Bcl-XL induction during terminal differentiation of Friend erythroleukaemia cells correlates with delay of apoptosis and loss of proliferative capacity but not with haemoglobinization

Friend murine erythroleukaemia (F-MEL) cells are a useful model for studying the processes that regulate erythroid differentiation since exposure of these cells to chemical inducers (DMSO or HMBA) results in commitment to terminal cell division and synthesis of haemoglobin. This study examined the relationship between differentiation and apoptosis in DMSO sensitive and resistant F-MEL cells. Clear apoptosis was not observed in DMSO-treated sensitive F-MEL (strain 745A) cells during the induction of differentiation. In contrast, DMSO-induced 745A cells exhibited delayed apoptosis compared to uninduced cells. Since the Bcl-2 family members play a major role in the control of apoptosis and/or differentiation, we determined their expression before and after DMSO or HMBA treatment. Neither untreated nor chemically-induced 745A cells expressed the Bcl-2 protein. The levels of Bar and Bad proteins remained relatively constant during DMSO-induced differentiation. DMSO or HMBA treatment of 745A cells induced a marked increase of Bcl-X-L expression during the late phase of differentiation which persisted even when the cells began to die.

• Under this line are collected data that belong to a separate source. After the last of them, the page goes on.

What follows belongs to an exercise in optimizing a design on an open flow for small area; a production flow would make more cautious choices. Only simulation tests tie the RTL to the original design; equivalence was not proved. Power is estimated from default activity; no workload was simulated.

## the reference run
==> flow/design.v (excerpt) <==
module filter_fir(input clk, input rst, input signed [15:0] din, output signed [15:0] dout);
  reg [15:0] d0;
  reg [15:0] d1;
  reg [15:0] d2;
  reg [15:0] d3;
  reg [15:0] d4;
  reg [15:0] d5;
  reg [15:0] d6;
  reg [6:0] cnt;
  reg [15:0] w0;   
  reg [15:0] w1;   
  reg [15:0] w2;   
  reg [15:0] w3;   
  reg [15:0] w4;   
  reg [15:0] w5;   
  reg [15:0] w6;   
  reg [15:0] w7;   
  reg [15:0] w8;   
  reg [15:0] w9;   
  reg [15:0] w10;   
  reg [15:0] w11;   
  reg [15:0] w12;   
  reg [15:0] w13;   
  reg [15:0] w14;   
  reg [15:0] w15;   
  reg [15:0] w16;   
  reg [15:0] w17;   
  reg [15:0] w18;   
  reg [15:0] w19;   
  reg [15:0] w20;   
  reg [15:0] w21;   
  reg [15:0] w22;   
  reg [15:0] w23;   
  reg [15:0] w24;   
  reg [15:0] w25;   
  reg [15:0] w26;   
  reg [15:0] w27;   
  reg [15:0] w28;   
  reg [15:0] w29;   
  reg [15:0] w30;   
  reg [15:0] w31;   
  reg [15:0] w32;   
  reg [15:0] w33;   
  reg [15:0] w34;   
  reg [15:0] w35;   
  reg [15:0] w36;   
  reg [15:0] w37;   
  reg [15:0] w38;   
  reg [15:0] w39;   
  reg [15:0] w40;   
  reg [15:0] w41;   
  reg [15:0] w42;   
  reg [15:0] w43;   
  reg [15:0] w44;   
  reg [15:0] w45;   
  reg [15:0] w46;   
  reg [15:0] w47;   
  reg [15:0] w48;   
  reg [15:0] w49;   
  reg [15:0] w50;   
  reg [15:0] w51;   
  reg [15:0] w52;   
  ...
clock: 6.5 ns
lec_check: 0
cap_margin: 20
core_margin: 2
core_utilization: 40
place_density: 0.85
slew_margin: 20
synth_hierarchical: 1
standard.sh (not shown) runs the stock make flow with config.mk's settings and CLKGATE_MAP_FILE= SYNTH_SCRIPT=/design/flow/synth_recipe.tcl, a recipe that flattens the netlist after the stock synthesis.
==> flow/flow/run.sh <==
#!/bin/bash
# The standard layout (standard.sh) with the clock tree built without dummy load cells
# and the port buffers made of the smallest buffer cell.
set -euo pipefail
CTS="-sink_clustering_enable -repair_clock_nets -dont_use_dummy_load -sink_clustering_size 20 -sink_clustering_max_diameter 45 -buf_list {sky130_fd_sc_hd__clkbuf_8}"
bash standard.sh "CTS_ARGS=$CTS" "BUFFER_PORTS_ARGS=-buffer_cell sky130_fd_sc_hd__buf_1" finish > standard_flow.log 2>&1
Input-level comparison between the trial run and the reference run:
Settings: clearing PLACE_DENSITY, which used to be 0.85.
==> flow/flow/run.sh <==
#!/bin/bash
# The standard layout (standard.sh) with the clock tree built without dummy load cells
# and the port buffers made of the smallest buffer cell.
set -euo pipefail
CTS="-sink_clustering_enable -repair_clock_nets -dont_use_dummy_load -sink_clustering_size 19 -sink_clustering_max_diameter 58 -buf_list {sky130_fd_sc_hd__clkbuf_2 sky130_fd_sc_hd__clkbuf_4 sky130_fd_sc_hd__clkbuf_8}"
bash standard.sh "CTS_ARGS=$CTS" "BUFFER_PORTS_ARGS=-buffer_cell sky130_fd_sc_hd__buf_1" finish > standard_flow.log 2>&1
==> comparison <==
Summary of the comparison: post-route clock skew is lower in the trial run, relative to the reference run.
The trial run ended with more global-route usage than the reference run.
Compared with the reference run, in the trial run clock transition at the registers of the reported paths did not really move; core utilization did not really move; depth of the most critical reg-to-reg path went down; clock period minus final worst setup slack went up.
The data-path buffer share of cell area in the final layout of the trial run and that of the reference run are within noise of each other.

--- another note on this design; it stands on its own ---

==> inputs of job 4949 <==
## filter_fir
module filter_fir(input clk, input rst, input signed [15:0] din, output signed [15:0] dout);
export LEC_CHECK = 0
export CAP_MARGIN = 20
export CORE_MARGIN = 2
export CORE_UTILIZATION = 40
export SLEW_MARGIN = 20
export SYNTH_HIERARCHICAL = 1
create_clock -name core_clock -period 6.5 [get_ports {clk}]
standard.sh (not shown) runs the stock make flow with config.mk's settings and CLKGATE_MAP_FILE= SYNTH_SCRIPT=/design/flow/synth_recipe.tcl, a recipe that flattens the netlist after the stock synthesis.
==> flow/flow/run.sh <==
#!/bin/bash
# The standard layout (standard.sh) with the clock tree built without dummy load cells
# and the port buffers made of the smallest buffer cell.
set -euo pipefail
CTS="-sink_clustering_enable -repair_clock_nets -dont_use_dummy_load -sink_clustering_size 20 -sink_clustering_max_diameter 60 -buf_list {sky130_fd_sc_hd__clkbuf_2 sky130_fd_sc_hd__clkbuf_4 sky130_fd_sc_hd__clkbuf_8}"
bash standard.sh "CTS_ARGS=$CTS" "BUFFER_PORTS_ARGS=-buffer_cell sky130_fd_sc_hd__buf_1" finish > standard_flow.log 2>&1
==> inputs of job 6605, as changes to job 4949 <==
==> flow/flow/run.sh (replaced) <==
#!/bin/bash
# The standard layout (standard.sh) with the clock tree built without dummy load cells
# and the port buffers made of the smallest buffer cell.
set -euo pipefail
CTS="-sink_clustering_enable -repair_clock_nets -dont_use_dummy_load -sink_clustering_size 18 -sink_clustering_max_diameter 50 -buf_list {sky130_fd_sc_hd__clkbuf_8}"
bash standard.sh "CTS_ARGS=$CTS" "BUFFER_PORTS_ARGS=-buffer_cell sky130_fd_sc_hd__buf_1" finish > standard_flow.log 2>&1
--- a/flow/config.mk
+++ b/flow/config.mk
@@ -9,3 +9,4 @@
 export CORE_MARGIN = 2
-export CORE_UTILIZATION = 40
+export CORE_UTILIZATION = 60
+export PLACE_DENSITY = 0.7
 export SLEW_MARGIN = 20
==> summary.txt <==
quantity	job 4949	job 6605
Global placer's final weighted congestion	0.8677	0.9431
Proportion of layout cells with a drive suffix above 1	0.04383	0.04745
Startpoint of the most critical setup path	w0[10]$_DFF_P_	w0[9]$_DFF_P_
Timing endpoint of the critical path	s2[24]$_DFF_P_	s3[19]$_DFF_P_
Site Rows	126	103
IR drop worst, VDD	0.3360 mV	0.3792 mV
Switching part of the total	0.3624	0.3623
Share of the core filled with cells in the final layout	0.4349	0.6465
Worst slew margin relative to its limit	0.2932	0.2468
NonClk Buf Share	0.008819	0.008554
Met1 usage	0.2417	0.3734
Effective utilization at floorplan	0.4035	0.6051
End of the worst hold path	w5[13]$_DFF_P_	d2[5]$_DFF_P_
Inserted Diodes	1	3
Setup slack after placement	0.3211 ns	0.2745 ns
Total Power Consumption	22.54 mW	22.95 mW
Detailed-routed wire length on met2	55.23 mm	52.69 mm
Fmax	0.1617 GHz	0.1618 GHz
Die ar.	121900 um2	81680 um2
Result of the run	finished clean	finished clean
Startpoint of the worst-slack reg-to-reg timing path	w0[10]$_DFF_P_	w0[9]$_DFF_P_
Sequential share of power	0.381	0.374
Post-detail-place hpwl	85.88 mm	84.44 mm
Pin count of the biggest net entering global routing	148	71
Final worst clock skew	0.1513 ns	0.1192 ns
Worst-skew pair later-pin latency	0.86 ns	0.77 ns

## port drivers added, routing unchanged
No port has a modelled driver above. Below, the same layouts with a new extraction and two added sets of constraints.
Step 1 assumes that a clkbuf_16 drives the clock port and a buf_2 every other input.
Step 2 times the ports against the registers' clock, not the clock port: input delays grow and output delays shrink by t, the midpoint of the rising clock arrivals with the driver on.
Slacks: ideal / step 1 / step 2; pairs: ideal / step 1.
run | t (ns) | setup WS [ns] | pins driven straight from the clock port
the reference run | 0.784 | 0.389 / 0.389 / 0.389 | 1
the trial run | 0.789 | 0.236 / 0.236 / 0.236 | 1
job 4949 | 0.852 | 0.316 / 0.316 / 0.316 | 1
job 6605 | 0.782 | 0.318 / 0.318 / 0.318 | 1
After both steps setup and hold are still met in every run listed.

This upregulation of Bcl-X-L was independent of cell density but was correlated with cell arrest in G0/G1. DMSO treatment induced a similar delay of apoptosis and enhancement of Bcl-X-L expression in F-MEL (strain TFP10) cells which fail to synthesize haemoglobin in the presence of DMSO, Dexamethasone, which blocks DMSO-induced differentiation of F-MEL cells, prevented the induction of Bcl-X-L. Inhibitors such as imidazole or succinylacetone, which inhibit haemoglobin synthesis but not commit ment to terminal cell division, did not suppress Bcl-X-L induction in DMSO-induced cells. Taken together, these results Indicate that DMSO treatment of F-MEL cells induces a marked increase in Bcl-X-L expression suggesting a role for this anti-apoptotic protein in the process of erythroid differentiation in F-MEL cells. Moreover, induction of Bcl-X-L during this process seems to be associated with loss of proliferative capacity rather than with haemoglobin synthesis.